Franchising is like being in a war zone.
My experience and training suggests that running a franchise provides the same type of mental conditioning that happens in total institutions (ie. patient in a mental health hospital, recruit in military basic training, life on a naval vessel) without any form of appeal.
Many former franchisees see their time as a franchisee as they would imaging doing time in prison would be like. Most will confidentially talk openly of being mentally tortured. Many require significant mental health intervention to recover some degree of normalcy. Even years after their experience, the mere mention of their experiences triggers the strongest emotional response possible, many of which revolve around shame.
clinical depression :: affective disorders :: violence (self & others) :: divorce :: hospitalizations :: estranged children :: broken extended families :: suicide
Dr. Meerloo’s insights ring very true to me as a former franchisee and provide tremendous hope because they use a quantifiable and scientific approach rather than a one-dimensional, ad hominem attack- and shame-based legal view.
In Book: It is Dr.
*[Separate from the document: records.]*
==> design.v <==
module maze(clk, reset, start_i, row_i, action_o, coord_o);
    input clk,reset, start_i;
    input [15:0] row_i;
    output reg [1:0] action_o;
    output reg [5:0] coord_o;
    reg [1:0] map [64-1:0];
    reg [1:0] direction [64-1:0];
    (* fsm_encoding = "none" *) reg [1:0] state;
    reg [5:0] cnt;
    reg [5:0] START, END;
    reg [7:0] i;
    always @(posedge clk or posedge reset) begin
        if(reset) begin
            state <= 2'd0;
            action_o <= 2'b00;
        end
        else begin
            case (state)
                2'd0: begin
                   state <= start_i ? 2'd1 : 2'd0;
                   action_o <= start_i ? 2'b01 : 2'b00;
                   cnt <= 1'b0;
                   coord_o <= 6'b0; 
                end
                2'd1: begin
                    if(cnt!=8) begin
                        for(i = 0; i != 8; i = i + 1) begin
                            map[cnt + (i << 3)] <= row_i >> (14 - (i << 1)); 
                        end
                    end
                    else begin
                        START <= ((row_i[15:12]) << 3) + (row_i[11:8]);
                        END <= ((row_i[7:4]) << 3) + (row_i[3:0]);
                        state <= 2'd2;
                        action_o <= 2'b10;
                    end
                    cnt <= cnt + 1;
                end
                2'd2: begin
                    for (i = 0; i != 64; i = i + 1) begin
                        if(map[i] == 2'b11) begin
                            if(i < 56) begin
                                if(map[i+8] == 2'b00) begin
                                    map[i+8] <= 2'b11;
                                    direction[i+8] <= 2'b10;
                                end
                                if(map[i+8] == 2'b10) begin
                                    direction[i+8] <= 2'b10;
                                    state <= 2'd3;
                                    action_o <= 2'b11;
                                    coord_o  <= START;
                                end
                            end
                            if(i > 7) begin
                                if(map[i-8] == 2'b00) begin
                                    map[i-8] <= 2'b11;
                                    direction[i-8] <= 2'b11;
                                end
                                if(map[i-8] == 2'b10) begin
                                    direction[i-8] <= 2'b11;
                                    state <= 2'd3;
                                    action_o <= 2'b11;
                                    coord_o  <= START;
                                end
                            end
                            if(i[2:0] != 0) begin
                                if(map[i-1] == 2'b00) begin
                                    map[i-1] <= 2'b11;
                                    direction[i-1] <= 2'b01;
                                end
                                if(map[i-1] == 2'b10) begin
                                    direction[i-1] <= 2'b01;
                                    state <= 2'd3;
                                    action_o <= 2'b11;
                                    coord_o  <= START;
                                end
                            end
                            if(i[2:0] != 7) begin
                                if(map[i+1] == 2'b00) begin
                                    map[i+1] <= 2'b11;
                                    direction[i+1] <= 2'b00;
                                end
                                if(map[i+1] == 2'b10) begin
                                    direction[i+1] <= 2'b00;
                                    state <= 2'd3;
                                    action_o <= 2'b11;
                                    coord_o  <= START;
                                end
                            end
                            map[i] <= 2'b01;
                        end
                    end
                end
                2'd3: begin
                    if(coord_o != END) begin
                        if(direction[coord_o] == 2'b00) begin
                            coord_o <= coord_o - 1;
                        end
                        else if(direction[coord_o] == 2'b01) begin
                            coord_o <= coord_o + 1;
                        end
                        else if(direction[coord_o] == 2'b10) begin
                            coord_o <= coord_o - 8;
                        end
                        else if(direction[coord_o] == 2'b11) begin
                            coord_o <= coord_o + 8;
                        end
                    end
                    else begin
                        action_o <= 2'b00;
                        state <= 2'd0;
                    end
                end
                default: begin
                end
            endcase
        end
    end
endmodule
==> run.sh <==
#!/bin/bash
# the make line also repeats each setting of config.mk as NAME=value (left out here)
make -C /OpenROAD-flow-scripts/flow DESIGN_CONFIG=/design/flow/config.mk WORK_HOME=/design/flow/orfs CLKGATE_MAP_FILE= finish
==> config.mk <==
export PLATFORM = sky130hd
export DESIGN_NAME = maze
export DESIGN_NICKNAME = maze
export VERILOG_FILES = /design/flow/design.v
export SDC_FILE = /design/flow/constraint.sdc
export NUM_CORES = 4
export LEC_CHECK = 0
export CAP_MARGIN = 20
export CORE_MARGIN = 2
export CORE_UTILIZATION = 72
export CTS_CLUSTER_DIAMETER = 396
export CTS_CLUSTER_SIZE = 99
export SLEW_MARGIN = 20
==> constraint.sdc <==
create_clock -name core_clock -period 1.12 [get_ports {clk}]
set_input_delay 0.2240 -clock core_clock [delete_from_list [all_inputs] [get_ports {clk}]]
set_output_delay 0.2240 -clock core_clock [all_outputs]
set_load 0.01 [all_outputs]
==> metrics.yaml, run 1 <==
synthesis:
  synth_largest_type_area_fraction_pct: 30.1
  netlist-cell-type-count: 76
  ys_cells: 3735
  synth-seq-area-share_pct: 30.4
  synth.most_common_cell: "sky130_fd_sc_hd__nor2_1"
  ys.flops: 284
  synth_compound_gate_area_share_pct: 32.9
  ys_async_sr_fraction_pct: 1.41
  mux_area_share_pct: 6.80
  yosys-top-cells-count: "sky130_fd_sc_hd__nor2_1, sky130_fd_sc_hd__a21oi_1, sky130_fd_sc_hd__nand2_1"
  syn-mean-instance-area_um2: 7.49
  post_synth_tally_of_flip_flops_with_integrated_enable: 280
  ys_sh_simple_pct: 22.3
  largest_area_cell: "sky130_fd_sc_hd__edfxtp_1"
  post_synth_main_logic_family: "AND-OR/OR-AND gates"
  area_leaders: "sky130_fd_sc_hd__edfxtp_1, sky130_fd_sc_hd__a21oi_1, sky130_fd_sc_hd__nor2_1, sky130_fd_sc_hd__a211oi_1, sky130_fd_sc_hd__mux2i_1"
  fp_nets: 3775
  synth_cells: 3735
  synth.yosys.warnings: 3
  synth-adder-area-share_pct: 0.939
  post_synth_xor_area_fraction_pct: 0.590
  synth-area-yosys_um2: 28000
  cell_area_after_technology_mapping_um2: 28000
  ff_type: "sky130_fd_sc_hd__edfxtp_1"
status:
  run_status: "did not finish"
  last-stage-reached: "detailed placement (3_5_place_dp)"
  first-error: "[ERROR DPL-0038] Utilization greater than 100%, impossible to legalize"
floorplan:
  row_count: 72
  design.core.area_um2: 38500
  die-width_um: 201
  io_pins: 27
  floorplan.initialDensity_pct: 72.7
  floorplan.die.height_um: 201
  fp.dieArea_um2: 40400
placed_design:
  routabilityCongestion: 1.43
  port-buffer-count: 26
stage by stage:
step | TNS [ps] | total power [mW] | std cells | hold slack (ps) | setup WS, ps
after global placement | -551030 | 89.7 | 5268 | 478 | -2050
after floorplan | -531040 | 59.2 | 3735 | 30.1 | -1850
==> run 2, diff against run 1 <==
Settings changed: CORE_UTILIZATION 72 to 55, CTS_CLUSTER_DIAMETER 396 to default, CTS_CLUSTER_SIZE 99 to default.
Clock period 1.12 ns to 3.02 ns, I/O delays scaled along.
==> run 2 against run 1 <==
Now fails the layout checks on negative setup slack. Synthesized area stayed put. Synthesized cell count did not move. Die size grew 30%.
==> metrics.yaml, run 2 <==
synthesis:
  synth.yosys.warnings: 3
  synth-adder-area-share_pct: 0.939
  cell_area_after_technology_mapping_um2: 28000
  ys.flops: 284
  synth_compound_gate_area_share_pct: 32.9
  syn-mean-instance-area_um2: 7.49
  area_leaders: "sky130_fd_sc_hd__edfxtp_1, sky130_fd_sc_hd__a21oi_1, sky130_fd_sc_hd__nor2_1, sky130_fd_sc_hd__a211oi_1, sky130_fd_sc_hd__mux2i_1"
  post_synth_main_logic_family: "AND-OR/OR-AND gates"
  synth-area-yosys_um2: 28000
  mux_area_share_pct: 6.80
  ys_sh_simple_pct: 22.3
  synth_largest_type_area_fraction_pct: 30.1
  synth.most_common_cell: "sky130_fd_sc_hd__nor2_1"
  post_synth_xor_area_fraction_pct: 0.590
  yosys-top-cells-count: "sky130_fd_sc_hd__nor2_1, sky130_fd_sc_hd__a21oi_1, sky130_fd_sc_hd__nand2_1"
  post_synth_tally_of_flip_flops_with_integrated_enable: 280
  ys_async_sr_fraction_pct: 1.41
  ff_type: "sky130_fd_sc_hd__edfxtp_1"
  fp_nets: 3775
  largest_area_cell: "sky130_fd_sc_hd__edfxtp_1"
  synth_cells: 3735
  netlist-cell-type-count: 76
  ys_cells: 3735
  synth-seq-area-share_pct: 30.4
power_and_ir_drop:
  maxPowerGroup: "combinational logic"
  total_power_draw_mw: 36.0
  power_frac_comb_pct: 67.2
  power_sequential_mw: 7.42
  power_combinational_mw: 24.2
  power_switching_mw: 18.3
  power.switching_fraction_pct: 50.9
  seq_power_share_pct: 20.6
  clk-power_mw: 4.36
  power.clock.fraction_pct: 12.1
  powerDensity_nw_per_um2: 1030
  worst_ir_drop_vdd_v: 0.00210
  internal_power_mw: 17.7
  power.static_leakage_nw: 13.5
status:
  run_status: "failed layout checks"
  so.violations: "negative setup slack"
timing:
  setup_viol: 7
  clock-skew-final_ps: 29.0
  fin_crit_ps: 3190
  final_max_slew_viol_count: 0
  worst-slew-pin-transition_ps: 965
  final.setup.worst_slack_ps: -168
  final_min_period_over_clock_period_pct: 106
  maxClockFrequency_ghz: 0.314
  timing.slew.headroom_pct: 35.0
  timing_hold_violations_final: 0
  setup_repair_after_global_routing_missed_its_margin: "yes"
  fin_setup_tns_ps: -426
clock_network:
  cts.root.buffer_cell: "sky130_fd_sc_hd__clkbuf_16"
  clock.latency.late_pin_ps: 580
  cts_sinks: 284
  maximum_clock_path_buffer_count: 3
  cts_made_buffers: 36
  cts.reportedPaths.clkPinSlew_ps: 70
  tritoncts: "done"
  cts_htree_levels: 2
worst_hold_path:
  worst_hold_class: "in -> async"
route:
  drt_drc_violations_left: 0
  detail_route.vias_per_cell: 7.35
  firstDrtPassIters: 11
  drt-initial-drc-count: 7416
  via_count: 34700
  routed_wirelength_mm: 140
  post_drt_wl_per_cell_um: 29.7
  drtAntennaViolNets: 0
  diodes: 0
placed_design:
  port-buffer-count: 26
  place_inst: 4632
  dpl_cell_area_um2: 32400
  routabilityCongestion: 1.15
  hpwlAfterDp_mm: 102
  place_worst_setup_slack_ps: -293
worst_setup_path:
  cp_data_arrival_time_ps: 3520
  worstReg2RegEnd: "coord_o[3]$_DFFE_PP_"
  cp-endpoint: "coord_o[3]$_DFFE_PP_"
  r2r_start: "coord_o[1]$_DFFE_PP_"
  path_cells: "buf_6 -> ha_4 -> buf_12 -> mux2i_2 -> o21ai_1 -> a211oi_2 -> a221oi_4 -> or3_4 -> a41o_4 -> mux2i_4 -> a21o_1 -> a32o_1"
  r2r.worst_path.cells: 12
  cp_startpoint: "coord_o[1]$_DFFE_PP_"
  critPathTopFamily: "AND-OR/OR-AND gates"
  cp_slowest_stage_delay_ps: 450
  worst-setup-path-type: "reg -> reg"
  timing.critical_path.depth: 12
  crit_path_top_delay_cell: "sky130_fd_sc_hd__edfxtp_1"
  reg2reg_setup_slack_ps: -170
  critical_path_required_ps: 3350
  timing.critical_path.fanout_max: 14
  startpoint_class_of_the_critical_path: "flop"
  timing.critical_path.buf_inv: 2
  cp-end-kind: "flop"
global_route:
  grt_overflow: 0
  grt_first_pass_wirelength_mm: 202
  antenna_violations_before_repair: 2
  grt_usage_pct: 50.6
  first_global_vias: 31300
  grt_max_degree: 108
floorplan:
  floorplan.initialDensity_pct: 55.8
  row_count: 82
  die-width_um: 230
  design.core.area_um2: 50200
  fp.dieArea_um2: 52700
  floorplan.die.height_um: 230
  io_pins: 27
final_layout:
  num-fill-cells: 4081
  finish.instance_area_um2: 35000
  stdcell_count: 4726
  syn_to_final_growth_pct: 25.2
  final_net_count: 4071
run:
  cap_violations: 0
  log.warning_count: 45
Meerloo’s position that through pressure on the weak points in men’s makeup, totalitarian methods can turn anyone into a “traitor.” And in The Rape of the Mind he goes far beyond the direct military implications of mental torture to describing how our own culture unobtrusively shows symptoms of pressurizing people’s minds. He presents a systematic analysis of the methods of brainwashing and mental torture and coercion, and shows how totalitarian strategy, with its use of mass psychology, leads to systematized “rape of the mind.” He describes the new age of cold war with its mental terror, verbocracy, and semantic fog, the use of fear as a tool of mass submission and the problem of treason and loyalty, so loaded with dangerous confusion…
The first two and on-half years of World War II, Dr. Meerloo spend under the pressure of Nazi-occupied Holland, witnessing at firsthand the Nazi methods of mental torture on more than one occasion. During this time he was able to use his psychiatric and psychoanalytical knowledge to treat some of the victims. Then, after personal experience with enforced interrogation, he escaped from a Nazi prison and certain death to England, where he was able, as Chief of the Psychological Department of the Netherlands Forces, to observe and study coercive methods officially.
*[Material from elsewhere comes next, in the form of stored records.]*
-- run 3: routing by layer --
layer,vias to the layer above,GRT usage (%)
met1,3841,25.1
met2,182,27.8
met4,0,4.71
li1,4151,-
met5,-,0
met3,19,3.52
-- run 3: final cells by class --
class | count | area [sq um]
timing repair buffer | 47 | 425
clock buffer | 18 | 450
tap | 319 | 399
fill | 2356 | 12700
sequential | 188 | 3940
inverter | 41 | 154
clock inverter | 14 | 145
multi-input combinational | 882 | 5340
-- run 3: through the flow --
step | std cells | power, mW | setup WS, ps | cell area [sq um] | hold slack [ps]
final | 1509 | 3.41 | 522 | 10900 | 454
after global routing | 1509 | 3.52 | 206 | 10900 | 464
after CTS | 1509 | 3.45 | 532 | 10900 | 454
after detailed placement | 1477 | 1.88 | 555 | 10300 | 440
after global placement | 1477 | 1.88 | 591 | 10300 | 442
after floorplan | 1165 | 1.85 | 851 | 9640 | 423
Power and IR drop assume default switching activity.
### run.sh
#!/bin/bash
# the make line also repeats each setting of config.mk as NAME=value (left out here)
make -C /OpenROAD-flow-scripts/flow DESIGN_CONFIG=/design/flow/config.mk WORK_HOME=/design/flow/orfs CLKGATE_MAP_FILE= finish
### config.mk
export PLATFORM = sky130hd
export DESIGN_NAME = convolver
export DESIGN_NICKNAME = convolver
export VERILOG_FILES = /design/flow/design.v
export SDC_FILE = /design/flow/constraint.sdc
export NUM_CORES = 4
export LEC_CHECK = 0
export ABC_AREA = 1
export CAP_MARGIN = 25
export CELL_PAD_IN_SITES_DETAIL_PLACEMENT = 2
export CELL_PAD_IN_SITES_GLOBAL_PLACEMENT = 1
export CORE_ASPECT_RATIO = 1.46
export CORE_MARGIN = 9
export CORE_UTILIZATION = 45
export CTS_CLUSTER_DIAMETER = 397
export GPL_ROUTABILITY_DRIVEN = 0
export HOLD_SLACK_MARGIN = 0.02
export MIN_ROUTING_LAYER = met1
export SLEW_MARGIN = 20
### constraint.sdc
create_clock -name core_clock -period 8.55 [get_ports {clk}]
set_input_delay 1.7100 -clock core_clock [delete_from_list [all_inputs] [get_ports {clk}]]
set_output_delay 1.7100 -clock core_clock [all_outputs]
set_load 0.01 [all_outputs]
### design.v
module mac #(
	parameter N = 16,  
	parameter Q = 12  
	)(
	input logic clk, sclr, ce,
	input logic [N-1:0] a_i, b_i, 
	input logic [N*2-1:0] c_i,
	output logic [N*2-1:0] r_o
	);
	always_ff @(posedge clk or posedge sclr) begin
		if (sclr) r_o <= 'd0;
		else if (ce) begin
				r_o <= (a_i * b_i + c_i);  
			end
	end
endmodule
module variable_shift_register #(parameter WIDTH = 8, parameter SIZE = 3)(
	input logic clk, rst, ce,
	input logic [WIDTH-1:0] data_i,
	output logic [WIDTH-1:0] data_o
	);
	logic [WIDTH-1:0] sh_r [SIZE-1:0];  
	generate 
	genvar i;
	for (i = 0; i < SIZE; i = i + 1) begin : for_loop
		always_ff @(posedge clk or posedge rst) begin
			if (rst) sh_r[i] <= 'd0; 
			else begin
				if (ce) begin
					if (i == 'd0) sh_r[i] <= data_i;
					else sh_r[i] <= sh_r[i - 1];
				end
			end
		end
	end : for_loop
	endgenerate
	assign data_o = sh_r[SIZE - 1];
endmodule
`timescale 1ns / 1ps
module convolver #(
	parameter n = 8'h0a,	 
	parameter k = 8'h03,  
	parameter s = 1,  
	parameter BL = 16,  
	parameter Q = 12  
	)(
	input logic clk,
	input logic rst,
	input logic ce,
	input logic [BL-1:0] activation,
	input logic [(k*k)*BL-1:0] weight1,
	output logic [31:0] conv_op,
	output logic valid_conv,
	output logic end_conv
	);
	logic [31:0] count1;  
	logic [31:0] count2;  
	logic [31:0] count3;  
	logic [31:0] row_count;  
	logic en1, en2, en3;  
	logic [BL-1:0] weight [0:k*k-1];
	generate
		genvar j;
		for (j = 0; j < k*k; j = j + 1) begin : for_loop
			assign weight[j][BL-1:0] = weight1[BL*j +: BL];
		end : for_loop
	endgenerate
	logic [BL*2-1:0] tmp [k*k+1:0];
	assign tmp[0] = 32'h00000000;
	generate
	genvar i;
	for (i = 0; i < k*k; i = i + 1) begin : for_loop1
		if ((i+1) % k == 0) begin 					 
			if (i == k*k - 1) begin 				 
				mac #(.N(BL), .Q(Q)) MAC0(
					.clk(clk),
					.sclr(rst),
					.ce(ce),
					.a_i(activation),
					.b_i(weight[i]),
					.c_i(tmp[i]),
					.r_o(conv_op)
				);
			end
			else begin
				logic [BL*2-1:0] tmp2;
				mac #(.N(BL), .Q(Q)) MAC1(
					.clk(clk),
					.sclr(rst),
					.ce(ce),
					.a_i(activation),
					.b_i(weight[i]),
					.c_i(tmp[i]),
					.r_o(tmp2)
				);
				variable_shift_register #(.WIDTH(BL*2), .SIZE(n-k)) SR(
					.clk(clk),
					.rst(rst),
					.ce(ce),
					.data_i(tmp2),
					.data_o(tmp[i+1])
					);
			end
		end
		else begin
			mac #(.N(BL), .Q(Q)) MAC2(
					.clk(clk),
					.sclr(rst),
					.ce(ce),
					.a_i(activation),
					.b_i(weight[i]),
					.c_i(tmp[i]),
					.r_o(tmp[i+1])
				);
		end
	end : for_loop1
	endgenerate
	always_ff @(posedge clk) begin
		if (rst) begin
			count1 <= 0;
			count2 <= 0;
			count3 <= 0;
			row_count <= 0;
			en1 <= 0;
			en2 <= 1;
			en3 <= 0;
		end
		else if (ce) begin
		if (ce) begin
			if (count1 == (k-1)*n + k - 1) begin  
				count1 <= count1 + 1'b1;
				en1 <= 1'b1;
			end
			else count1 <= count1 + 1'b1;
		end
		if (en1 && en2) begin
			if (count2 == n - k) begin
				count2 <= 0;
				en2 <= 0;
				row_count <= row_count + 1'b1;
			end
			else count2 <= count2 + 1'b1;
		end
		if(~en2) begin
			if(count3 == k-2) begin
				count3<=0;
				en2 <= 1'b1;
			end
		else
			count3 <= count3 + 1'b1;
		end
		if((((count2 + 1) % s == 0) && (row_count % s == 0))
			||(count3 == k-2)&&(row_count % s == 0)
			||(count1 == (k-1)*n+k-1))
		begin                                                                                                                        
			en3 <= 1;                                                                                                                             
		end
		else 
			en3 <= 0;
		end
	end
	assign end_conv = (count1>= n*n+2) ? 1'b1 : 1'b0;
	assign valid_conv = (en1&&en2&&en3);
endmodule
==> impl_metrics.py, run 1 <==
# Auto-generated metrics
metrics = {
    "outcome": {
        "status": "finished with violations",
        "violations": "slew limit, setup timing",
    },
    "clocking": {
        "cts_buffers": 95,
        "cts_setup_buffers": 0,
        "clock_latency_ps": 880,
        "clk_pin_slew_ps": 100,
        "cts_sinks": 835,
        "ctsHoldBuffers": 0,
        "cts_tree": "yes",
        "post_cts_resized": 0,
        "htreeDepth": 3,
        "cts_buffer_depth": 3,
        "cts_root_buf": "clkbuf_16",
    },
    "die": {
        "die_area_sq_mm": 0.298,
        "placementRows": 233,
        "fp_util": 0.453,
        "io_pins": 197,
        "die_h_microns": 656,
        "core_sq_mm": 0.277,
        "die_w_microns": 455,
    },
    "logic_synthesis": {
        "ys_sh_xor": 0.00684,
        "synth-adder-area-share": 0.408,
        "syn-cell-area_sq_mm": 0.125,
        "synth.top_cell.area_share": 0.318,
        "syn-num-nets": 20322,
        "async_flop_share": 0.881,
        "synth.most_common_cell": "nand2_1",
        "ys_chip_area_sq_mm": 0.125,
        "synth-simple-area-share": 0.215,
        "yosys-stat-cells": 17264,
        "aoi_share": 0.0316,
        "ys_types": 43,
        "top_logic_kind": "adder cells",
        "top_cells_by_area": "fa_1 (32%), nand2_1 (17%), inv_1 (15%), dfrtp_1 (15%), ha_1 (9.0%)",
        "synth_area_per_cell_sq_um": 7.26,
        "synth_warnings": 8,
        "mux_area_frac": 0,
        "common_cells": "nand2_1 (5560), inv_1 (5119), fa_1 (1994)",
        "ys_seq_share": 0.163,
        "edf_count": 0,
        "ys_ff": 835,
        "top_area_cell": "fa_1",
        "synth_cells": 17264,
        "ff_type": "dfrtp_1",
    },
    "drt": {
        "wl_microns": 846000,
        "viasPerCell": 6.51,
        "wl_per_cell_microns": 40.4,
        "ant_nets": 0,
        "via_count": 136375,
        "drt_first_pass_iters": 8,
        "drt_iter0_drc": 15548,
        "drc": 0,
    },
    "critical_path": {
        "path_delay_family": "adder cells",
        "slowest_stage": "clkdlybuf4s50_1",
        "worstPathMaxFanout": 16,
        "worstSetupPathType": "input pin to flip-flop",
        "r2r_setup_slack_ps": 2680,
        "path_buffers": 7,
        "rr_endpoint": "for_loop1[5].genblk1.genblk1.MAC1.r_o[18]$_DFFE_PP0P_",
        "worst_setup_path_start_kind": "input pin",
        "end_kind": "flip-flop",
        "cp.required_ps": 9250,
        "cp-startpoint": "weight1[56]",
        "endpoint": "for_loop1[3].genblk1.MAC2.r_o[18]$_DFFE_PP0P_",
        "rr_startpoint": "for_loop1[4].genblk1.MAC2.r_o[16]$_DFFE_PP0P_",
        "path_depth": 22,
        "cp_cell_sequence": "clkdlybuf4s50_1 -> nand2_1 -> fa_1 -> inv_1 -> fa_1 -> inv_1 -> fa_1 -> inv_1 -> fa_1 -> fa_1 -> inv_1 -> fa_1 -> inv_1 -> ha_1 -> nand2_1 -> nor2_1 -> nand2_1 -> nand2_1 -> inv_1 -> nand2_1 -> nand2_1 -> a31oi_1",
        "cp.arrival_ps": 9750,
        "critPathMaxStageDelay_ps": 1280,
        "reg2regPathDepth": 16,
    },
    "flow_run": {
        "max_cap_viol_count": 0,
        "openroad.warnings": 74,
    },
    "min_path": {
        "min-delay-start": "for_loop1[8].genblk1.genblk1.MAC0.r_o[23]$_DFFE_PP0P_",
        "hold_depth": 2,
        "whs_endpoint": "for_loop1[8].genblk1.genblk1.MAC0.r_o[23]$_DFFE_PP0P_",
        "hold_class": "flip-flop to flip-flop",
    },
    "grt": {
        "grt_max_degree": 197,
        "met2_usage": 0.841,
        "antenna_found_initial": 79,
        "grt_overflow": 0,
        "met3_usage": 0.169,
        "grt_use_total": 0.514,
        "grt.busiest_layer": "met2",
        "grt_pass1_vias": 156722,
        "grt_pass1_wl_microns": 1120000,
        "met1_usage": 0.471,
    },
    "final_timing": {
        "min_period_over_period": 1.06,
        "fmax_mhz": 110,
        "setup_violations": 34,
        "fin_ws_ps": -503,
        "relSlewSlack": -0.0734,
        "layout_min_cycle_time_ps": 9050,
        "maxSlewViolCount": 46,
        "skew_ps": 109,
        "tightest_slew_ps": 1610,
        "final_hold_viol_count": 0,
    },
    "place": {
        "placed_cell_area_sq_mm": 0.132,
        "dp_hpwl_microns": 449000,
        "port_buffers": 196,
    },
    "cells_and_area": {
        "final_area_sq_mm": 0.136,
        "syn_to_final_growth_pct": 8.19,
        "nets": 20194,
        "fillerInstances": 31940,
    },
}
final cells by class:
class                   count  area, sq um  area share
multi-input cells       10573        82900       0.611
flip-flops and latches    835        20400       0.150
inverters                5126        19300       0.142
repair buffers            505         4890      0.0360
well taps                3642         4560      0.0336
clock buffers             125         2620      0.0193
clock inverters            52          779     0.00574
diodes                     98          245     0.00181
metal layers:
layer / share of wire / wire [microns] / vias to the layer above
met4: 0.16 / 132000 / 65
met5: 0.0011 / 939 / -
met3: 0.11 / 89000 / 7800
met2: 0.45 / 381000 / 12948
li1: - / - / 48553
met1: 0.29 / 243000 / 67009
per-stage QoR:
| step | setup TNS [ps] | std cells | worst slack, ps | util | hold slack [ps] |
|---|---|---|---|---|---|
| finish | -8600 | 20956 | -503 | 0.490 | 499 |
| global route | -3610 | 20889 | -310 | 0.490 | 530 |
| CTS | 0 | 20858 | 662 | 0.490 | 476 |
| detailed placement | 0 | 20681 | 240 | 0.477 | 461 |
| global placement | 0 | 20681 | 556 | 0.477 | 454 |
| floorplan | 0 | 17264 | 1510 | - | 436 |
==> inputs of run 2 (changes only) <==
- CAP_MARGIN: 25 -> 20
- CELL_PAD_IN_SITES_GLOBAL_PLACEMENT: 1 -> default
- CORE_ASPECT_RATIO: 1.46 -> default
- HOLD_SLACK_MARGIN: 0.02 -> default
- MIN_ROUTING_LAYER: met1 -> default
- clock period: 8.55 -> 8.41 ns (I/O delays scaled with it)
==> run 2 against run 1 <==
The flow now stops in detailed placement (3_5_place_dp). Synthesized cell count unchanged. Area after synthesis unchanged. Die size decreased by 0.11%.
In this capacity he had to investigate not only traitors and collaborators, but also those members of the Resistance who had gone through the utmost of mental pressure. Later, as High Commissioner for Welfare, he came in closer contact with those who had gone through physical and mental torture. After the war, he came to the United States, where his war experiences would not permit him to concentrate solely on his psychiatric practice, but compelled him to go beyond purely medical aspects of the problem.
As more and more cases of thought control, brainwashing, and mental coercion were disclosed…his interest grew. It was Dr. Meerloo who coined the term menticide, the killing of the spirit, for this peculiar crime.